# What you are asked to do:
Could you reproduce, word for word, everything below from the line containing "clock cycles per" down to the line containing "of another footprint;", with both of those lines included and no others?

Segment Start: Task input

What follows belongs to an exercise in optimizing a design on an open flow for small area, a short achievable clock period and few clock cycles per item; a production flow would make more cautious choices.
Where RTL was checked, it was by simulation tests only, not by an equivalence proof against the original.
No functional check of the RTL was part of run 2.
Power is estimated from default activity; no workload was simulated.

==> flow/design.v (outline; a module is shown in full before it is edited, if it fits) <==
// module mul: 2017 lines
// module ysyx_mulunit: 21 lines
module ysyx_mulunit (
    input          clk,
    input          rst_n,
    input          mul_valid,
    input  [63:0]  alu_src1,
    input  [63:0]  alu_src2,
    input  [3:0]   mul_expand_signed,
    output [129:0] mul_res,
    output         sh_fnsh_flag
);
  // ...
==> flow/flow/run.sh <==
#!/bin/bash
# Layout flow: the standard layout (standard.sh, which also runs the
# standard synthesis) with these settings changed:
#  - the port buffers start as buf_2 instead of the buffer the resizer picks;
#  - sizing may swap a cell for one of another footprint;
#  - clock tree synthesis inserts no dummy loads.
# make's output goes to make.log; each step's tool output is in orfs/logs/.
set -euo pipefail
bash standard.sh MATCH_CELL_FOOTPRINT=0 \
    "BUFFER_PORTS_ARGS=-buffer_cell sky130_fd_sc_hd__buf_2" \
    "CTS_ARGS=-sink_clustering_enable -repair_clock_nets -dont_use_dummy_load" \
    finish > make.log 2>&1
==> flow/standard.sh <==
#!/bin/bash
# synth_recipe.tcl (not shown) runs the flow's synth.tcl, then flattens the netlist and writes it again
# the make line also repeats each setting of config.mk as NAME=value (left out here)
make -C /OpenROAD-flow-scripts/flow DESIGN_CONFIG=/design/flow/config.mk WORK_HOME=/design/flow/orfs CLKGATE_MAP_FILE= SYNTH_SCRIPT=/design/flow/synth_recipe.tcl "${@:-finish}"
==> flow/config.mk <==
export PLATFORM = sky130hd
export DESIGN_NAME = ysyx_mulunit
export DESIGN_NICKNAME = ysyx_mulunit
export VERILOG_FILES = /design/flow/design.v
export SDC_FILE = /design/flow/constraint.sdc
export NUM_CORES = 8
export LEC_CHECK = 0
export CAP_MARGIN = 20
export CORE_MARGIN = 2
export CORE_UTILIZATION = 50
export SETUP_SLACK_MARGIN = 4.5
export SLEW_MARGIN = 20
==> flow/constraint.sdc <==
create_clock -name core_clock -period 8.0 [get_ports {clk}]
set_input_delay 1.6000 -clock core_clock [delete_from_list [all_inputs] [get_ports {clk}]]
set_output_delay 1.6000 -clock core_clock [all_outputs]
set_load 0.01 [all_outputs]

Segment End: Task input
Segment Start: Task input

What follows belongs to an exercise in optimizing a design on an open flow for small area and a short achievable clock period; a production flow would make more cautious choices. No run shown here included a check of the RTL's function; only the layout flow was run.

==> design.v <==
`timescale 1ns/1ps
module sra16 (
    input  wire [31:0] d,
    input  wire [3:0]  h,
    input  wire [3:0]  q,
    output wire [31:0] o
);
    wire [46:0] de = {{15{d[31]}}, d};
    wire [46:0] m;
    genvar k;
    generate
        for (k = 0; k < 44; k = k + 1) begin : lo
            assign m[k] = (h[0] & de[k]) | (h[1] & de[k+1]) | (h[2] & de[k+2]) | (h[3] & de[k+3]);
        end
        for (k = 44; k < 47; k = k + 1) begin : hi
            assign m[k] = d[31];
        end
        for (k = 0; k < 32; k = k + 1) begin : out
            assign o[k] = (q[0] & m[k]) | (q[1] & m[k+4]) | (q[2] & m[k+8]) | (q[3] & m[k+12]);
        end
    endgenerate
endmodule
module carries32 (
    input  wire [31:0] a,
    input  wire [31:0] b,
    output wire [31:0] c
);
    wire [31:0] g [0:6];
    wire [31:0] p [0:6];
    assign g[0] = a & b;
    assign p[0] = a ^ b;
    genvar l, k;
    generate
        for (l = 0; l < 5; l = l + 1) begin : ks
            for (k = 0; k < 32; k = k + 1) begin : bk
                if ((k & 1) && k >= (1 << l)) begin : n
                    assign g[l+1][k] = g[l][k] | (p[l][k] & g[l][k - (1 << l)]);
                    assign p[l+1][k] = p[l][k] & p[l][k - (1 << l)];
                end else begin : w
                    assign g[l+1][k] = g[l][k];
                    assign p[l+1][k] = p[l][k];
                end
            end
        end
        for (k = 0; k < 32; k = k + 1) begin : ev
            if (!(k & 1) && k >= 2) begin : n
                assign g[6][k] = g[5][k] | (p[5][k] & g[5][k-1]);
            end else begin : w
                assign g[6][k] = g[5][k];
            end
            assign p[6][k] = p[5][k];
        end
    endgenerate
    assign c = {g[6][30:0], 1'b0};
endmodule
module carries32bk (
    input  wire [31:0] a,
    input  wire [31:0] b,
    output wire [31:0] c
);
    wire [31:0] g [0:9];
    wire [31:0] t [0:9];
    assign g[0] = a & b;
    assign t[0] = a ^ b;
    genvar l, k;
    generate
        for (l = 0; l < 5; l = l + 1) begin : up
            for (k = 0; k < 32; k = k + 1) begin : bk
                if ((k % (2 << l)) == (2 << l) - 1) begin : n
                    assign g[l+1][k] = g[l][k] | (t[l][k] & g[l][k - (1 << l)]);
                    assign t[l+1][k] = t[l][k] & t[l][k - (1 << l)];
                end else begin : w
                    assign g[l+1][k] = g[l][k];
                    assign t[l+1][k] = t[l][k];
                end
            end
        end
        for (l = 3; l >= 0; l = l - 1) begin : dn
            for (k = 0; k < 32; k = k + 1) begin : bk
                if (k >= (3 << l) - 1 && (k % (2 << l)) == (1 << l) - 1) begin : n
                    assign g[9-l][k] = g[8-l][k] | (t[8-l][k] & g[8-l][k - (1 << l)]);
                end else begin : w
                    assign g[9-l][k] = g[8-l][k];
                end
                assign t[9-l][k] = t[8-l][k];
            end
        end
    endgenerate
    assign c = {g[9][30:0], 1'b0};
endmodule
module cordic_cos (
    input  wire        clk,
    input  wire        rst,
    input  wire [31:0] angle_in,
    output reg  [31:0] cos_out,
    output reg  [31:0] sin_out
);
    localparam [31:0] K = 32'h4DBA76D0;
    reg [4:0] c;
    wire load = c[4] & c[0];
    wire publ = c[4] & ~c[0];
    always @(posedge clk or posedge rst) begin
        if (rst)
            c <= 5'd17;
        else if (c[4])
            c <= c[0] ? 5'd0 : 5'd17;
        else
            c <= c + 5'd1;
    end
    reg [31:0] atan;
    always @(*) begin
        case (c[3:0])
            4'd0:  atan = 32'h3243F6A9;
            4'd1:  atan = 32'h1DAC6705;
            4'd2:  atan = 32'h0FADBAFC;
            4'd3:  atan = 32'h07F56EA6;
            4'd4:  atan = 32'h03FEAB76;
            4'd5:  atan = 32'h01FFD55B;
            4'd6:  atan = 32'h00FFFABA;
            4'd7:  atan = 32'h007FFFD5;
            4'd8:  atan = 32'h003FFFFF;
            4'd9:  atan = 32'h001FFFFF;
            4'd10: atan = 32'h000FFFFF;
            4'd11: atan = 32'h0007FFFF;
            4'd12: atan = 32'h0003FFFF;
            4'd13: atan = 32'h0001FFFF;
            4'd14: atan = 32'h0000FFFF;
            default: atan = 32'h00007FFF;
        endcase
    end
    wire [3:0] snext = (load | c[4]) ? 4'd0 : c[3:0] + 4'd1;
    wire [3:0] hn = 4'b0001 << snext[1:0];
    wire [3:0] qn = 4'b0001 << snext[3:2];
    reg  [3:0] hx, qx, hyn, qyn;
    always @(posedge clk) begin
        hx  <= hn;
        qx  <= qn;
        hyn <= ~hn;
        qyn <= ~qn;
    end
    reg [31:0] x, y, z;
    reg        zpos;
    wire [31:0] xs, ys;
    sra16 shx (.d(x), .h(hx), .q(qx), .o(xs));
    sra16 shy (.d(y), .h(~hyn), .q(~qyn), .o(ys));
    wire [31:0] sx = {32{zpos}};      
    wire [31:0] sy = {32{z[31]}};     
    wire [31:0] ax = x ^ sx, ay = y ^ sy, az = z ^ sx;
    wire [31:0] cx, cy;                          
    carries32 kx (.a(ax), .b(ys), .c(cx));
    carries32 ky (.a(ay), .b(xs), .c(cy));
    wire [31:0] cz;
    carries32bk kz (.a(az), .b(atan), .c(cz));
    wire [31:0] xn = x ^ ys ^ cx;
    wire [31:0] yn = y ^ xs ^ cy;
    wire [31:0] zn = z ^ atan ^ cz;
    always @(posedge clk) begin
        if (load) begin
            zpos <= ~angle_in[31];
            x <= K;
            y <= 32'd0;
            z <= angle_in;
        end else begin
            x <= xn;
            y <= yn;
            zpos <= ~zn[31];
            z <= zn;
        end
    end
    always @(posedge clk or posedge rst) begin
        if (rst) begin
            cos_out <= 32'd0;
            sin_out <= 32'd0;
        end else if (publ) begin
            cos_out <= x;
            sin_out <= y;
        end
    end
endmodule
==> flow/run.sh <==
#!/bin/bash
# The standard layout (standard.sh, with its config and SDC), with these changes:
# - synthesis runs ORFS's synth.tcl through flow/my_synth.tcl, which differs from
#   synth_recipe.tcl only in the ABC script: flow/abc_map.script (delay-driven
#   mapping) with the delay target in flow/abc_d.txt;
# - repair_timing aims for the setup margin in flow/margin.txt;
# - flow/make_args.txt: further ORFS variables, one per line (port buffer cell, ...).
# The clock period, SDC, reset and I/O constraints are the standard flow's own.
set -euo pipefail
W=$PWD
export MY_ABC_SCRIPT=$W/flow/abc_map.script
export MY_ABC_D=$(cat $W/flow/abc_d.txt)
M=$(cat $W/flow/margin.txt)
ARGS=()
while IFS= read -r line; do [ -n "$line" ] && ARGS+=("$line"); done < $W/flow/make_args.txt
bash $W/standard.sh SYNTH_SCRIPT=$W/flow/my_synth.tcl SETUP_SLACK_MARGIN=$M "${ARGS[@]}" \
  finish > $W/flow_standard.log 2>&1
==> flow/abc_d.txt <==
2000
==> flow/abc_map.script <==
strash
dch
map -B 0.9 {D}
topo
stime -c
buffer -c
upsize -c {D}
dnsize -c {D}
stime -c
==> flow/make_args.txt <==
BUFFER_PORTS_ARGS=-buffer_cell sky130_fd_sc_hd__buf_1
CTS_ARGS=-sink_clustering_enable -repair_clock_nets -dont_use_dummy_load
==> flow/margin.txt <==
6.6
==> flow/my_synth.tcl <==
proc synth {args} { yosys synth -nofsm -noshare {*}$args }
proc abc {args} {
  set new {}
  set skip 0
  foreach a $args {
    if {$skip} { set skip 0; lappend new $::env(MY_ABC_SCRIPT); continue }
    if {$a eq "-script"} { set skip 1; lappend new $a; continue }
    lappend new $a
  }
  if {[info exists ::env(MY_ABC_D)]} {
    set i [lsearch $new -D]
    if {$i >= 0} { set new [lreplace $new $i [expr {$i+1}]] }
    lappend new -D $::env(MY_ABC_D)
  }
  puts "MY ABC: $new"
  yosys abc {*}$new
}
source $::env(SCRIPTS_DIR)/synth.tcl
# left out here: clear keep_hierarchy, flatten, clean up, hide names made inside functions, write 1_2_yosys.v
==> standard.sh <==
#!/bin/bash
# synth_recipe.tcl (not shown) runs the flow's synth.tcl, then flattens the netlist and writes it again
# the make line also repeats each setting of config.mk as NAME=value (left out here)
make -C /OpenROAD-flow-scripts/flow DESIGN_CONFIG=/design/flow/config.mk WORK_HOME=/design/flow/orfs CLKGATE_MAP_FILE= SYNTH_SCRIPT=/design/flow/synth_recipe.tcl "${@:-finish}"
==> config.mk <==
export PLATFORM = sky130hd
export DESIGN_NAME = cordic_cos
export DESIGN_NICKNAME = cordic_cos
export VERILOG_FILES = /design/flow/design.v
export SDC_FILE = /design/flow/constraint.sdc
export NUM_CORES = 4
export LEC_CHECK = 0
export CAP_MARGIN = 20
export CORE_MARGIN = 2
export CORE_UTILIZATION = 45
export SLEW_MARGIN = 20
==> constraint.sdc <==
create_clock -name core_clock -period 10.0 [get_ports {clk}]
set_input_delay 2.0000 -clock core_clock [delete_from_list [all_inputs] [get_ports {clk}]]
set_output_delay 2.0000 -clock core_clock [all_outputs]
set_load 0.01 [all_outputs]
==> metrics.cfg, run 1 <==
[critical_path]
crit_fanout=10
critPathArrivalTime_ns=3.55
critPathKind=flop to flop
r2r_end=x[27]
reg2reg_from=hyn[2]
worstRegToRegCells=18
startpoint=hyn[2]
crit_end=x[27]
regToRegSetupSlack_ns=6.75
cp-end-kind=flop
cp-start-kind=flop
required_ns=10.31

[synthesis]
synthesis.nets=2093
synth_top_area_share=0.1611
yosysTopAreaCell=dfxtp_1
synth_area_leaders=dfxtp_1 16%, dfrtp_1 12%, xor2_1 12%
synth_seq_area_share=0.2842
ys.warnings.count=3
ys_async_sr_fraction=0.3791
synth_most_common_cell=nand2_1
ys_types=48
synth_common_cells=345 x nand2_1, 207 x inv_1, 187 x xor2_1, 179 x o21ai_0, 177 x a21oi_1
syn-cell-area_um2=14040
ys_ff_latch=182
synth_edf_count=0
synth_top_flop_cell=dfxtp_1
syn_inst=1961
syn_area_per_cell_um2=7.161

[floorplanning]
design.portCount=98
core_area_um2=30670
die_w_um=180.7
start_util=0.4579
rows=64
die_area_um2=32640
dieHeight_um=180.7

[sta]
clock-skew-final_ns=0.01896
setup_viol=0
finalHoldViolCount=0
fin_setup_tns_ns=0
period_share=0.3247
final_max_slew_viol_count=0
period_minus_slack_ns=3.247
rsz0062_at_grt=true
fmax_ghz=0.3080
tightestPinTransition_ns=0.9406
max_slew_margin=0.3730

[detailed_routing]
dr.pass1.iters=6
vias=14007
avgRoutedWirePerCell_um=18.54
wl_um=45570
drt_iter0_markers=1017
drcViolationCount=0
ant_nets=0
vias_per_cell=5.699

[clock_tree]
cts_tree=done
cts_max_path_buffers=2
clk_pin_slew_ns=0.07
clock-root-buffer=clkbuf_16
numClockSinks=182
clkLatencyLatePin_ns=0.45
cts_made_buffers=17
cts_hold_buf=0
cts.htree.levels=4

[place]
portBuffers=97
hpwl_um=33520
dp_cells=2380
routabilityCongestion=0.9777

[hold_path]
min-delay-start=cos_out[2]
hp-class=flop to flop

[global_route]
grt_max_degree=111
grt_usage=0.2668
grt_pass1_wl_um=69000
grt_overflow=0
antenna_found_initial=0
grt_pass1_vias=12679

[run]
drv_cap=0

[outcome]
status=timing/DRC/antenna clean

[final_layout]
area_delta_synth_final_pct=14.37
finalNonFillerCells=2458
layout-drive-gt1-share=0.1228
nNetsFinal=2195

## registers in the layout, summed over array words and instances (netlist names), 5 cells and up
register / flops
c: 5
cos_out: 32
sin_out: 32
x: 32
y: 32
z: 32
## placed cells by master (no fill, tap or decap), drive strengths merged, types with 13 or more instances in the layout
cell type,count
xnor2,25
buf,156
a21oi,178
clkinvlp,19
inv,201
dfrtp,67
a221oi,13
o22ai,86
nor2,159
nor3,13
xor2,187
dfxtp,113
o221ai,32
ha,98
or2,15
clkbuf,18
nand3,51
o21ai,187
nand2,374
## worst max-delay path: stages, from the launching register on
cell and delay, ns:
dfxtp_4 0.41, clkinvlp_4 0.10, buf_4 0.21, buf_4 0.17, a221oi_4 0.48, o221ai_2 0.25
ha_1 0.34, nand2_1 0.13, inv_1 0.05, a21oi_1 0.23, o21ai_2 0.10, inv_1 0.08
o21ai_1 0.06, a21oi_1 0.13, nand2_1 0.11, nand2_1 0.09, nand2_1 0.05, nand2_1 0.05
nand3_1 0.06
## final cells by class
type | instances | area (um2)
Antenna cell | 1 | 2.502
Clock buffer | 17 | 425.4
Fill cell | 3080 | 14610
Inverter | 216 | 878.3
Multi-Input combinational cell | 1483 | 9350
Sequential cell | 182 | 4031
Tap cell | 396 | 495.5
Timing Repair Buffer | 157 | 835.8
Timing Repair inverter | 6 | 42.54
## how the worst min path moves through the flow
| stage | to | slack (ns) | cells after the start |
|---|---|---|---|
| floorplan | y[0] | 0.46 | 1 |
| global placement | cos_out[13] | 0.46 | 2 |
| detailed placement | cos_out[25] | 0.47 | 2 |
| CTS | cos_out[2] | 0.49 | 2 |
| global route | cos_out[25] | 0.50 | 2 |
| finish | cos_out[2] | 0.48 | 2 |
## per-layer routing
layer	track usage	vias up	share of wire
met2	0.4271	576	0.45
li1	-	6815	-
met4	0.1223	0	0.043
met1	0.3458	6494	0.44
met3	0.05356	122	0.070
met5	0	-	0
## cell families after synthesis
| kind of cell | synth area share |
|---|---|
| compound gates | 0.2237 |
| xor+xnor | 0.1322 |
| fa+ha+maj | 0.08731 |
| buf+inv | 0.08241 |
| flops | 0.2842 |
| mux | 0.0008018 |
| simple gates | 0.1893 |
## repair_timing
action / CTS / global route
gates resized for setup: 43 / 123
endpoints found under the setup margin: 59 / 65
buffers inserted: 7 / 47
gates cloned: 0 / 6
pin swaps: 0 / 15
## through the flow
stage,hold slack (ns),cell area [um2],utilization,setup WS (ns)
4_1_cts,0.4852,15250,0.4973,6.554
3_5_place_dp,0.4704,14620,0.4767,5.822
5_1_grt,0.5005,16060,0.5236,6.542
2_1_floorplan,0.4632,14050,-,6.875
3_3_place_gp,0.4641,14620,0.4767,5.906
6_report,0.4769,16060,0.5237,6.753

Segment End: Task input
Segment Start: Task input

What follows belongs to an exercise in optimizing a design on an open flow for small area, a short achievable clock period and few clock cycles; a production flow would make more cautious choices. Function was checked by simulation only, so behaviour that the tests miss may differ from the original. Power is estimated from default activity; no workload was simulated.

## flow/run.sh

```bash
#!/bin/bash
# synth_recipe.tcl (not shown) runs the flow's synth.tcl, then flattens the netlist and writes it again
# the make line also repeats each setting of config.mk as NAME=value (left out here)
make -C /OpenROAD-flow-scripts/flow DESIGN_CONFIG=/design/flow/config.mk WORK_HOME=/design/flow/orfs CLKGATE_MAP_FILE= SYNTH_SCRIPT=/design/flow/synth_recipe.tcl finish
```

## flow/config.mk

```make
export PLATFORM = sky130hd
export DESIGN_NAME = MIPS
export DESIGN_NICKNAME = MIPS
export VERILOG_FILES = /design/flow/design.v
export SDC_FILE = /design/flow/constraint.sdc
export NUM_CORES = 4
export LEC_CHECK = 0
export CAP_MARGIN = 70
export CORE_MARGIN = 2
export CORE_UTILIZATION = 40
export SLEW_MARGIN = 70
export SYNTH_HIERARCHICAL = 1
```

Segment End: Task input

# Output of the task:
What follows belongs to an exercise in optimizing a design on an open flow for small area, a short achievable clock period and few clock cycles per item; a production flow would make more cautious choices.
Where RTL was checked, it was by simulation tests only, not by an equivalence proof against the original.
No functional check of the RTL was part of run 2.
Power is estimated from default activity; no workload was simulated.

==> flow/design.v (outline; a module is shown in full before it is edited, if it fits) <==
// module mul: 2017 lines
// module ysyx_mulunit: 21 lines
module ysyx_mulunit (
    input          clk,
    input          rst_n,
    input          mul_valid,
    input  [63:0]  alu_src1,
    input  [63:0]  alu_src2,
    input  [3:0]   mul_expand_signed,
    output [129:0] mul_res,
    output         sh_fnsh_flag
);
  // ...
==> flow/flow/run.sh <==
#!/bin/bash
# Layout flow: the standard layout (standard.sh, which also runs the
# standard synthesis) with these settings changed:
#  - the port buffers start as buf_2 instead of the buffer the resizer picks;
#  - sizing may swap a cell for one of another footprint;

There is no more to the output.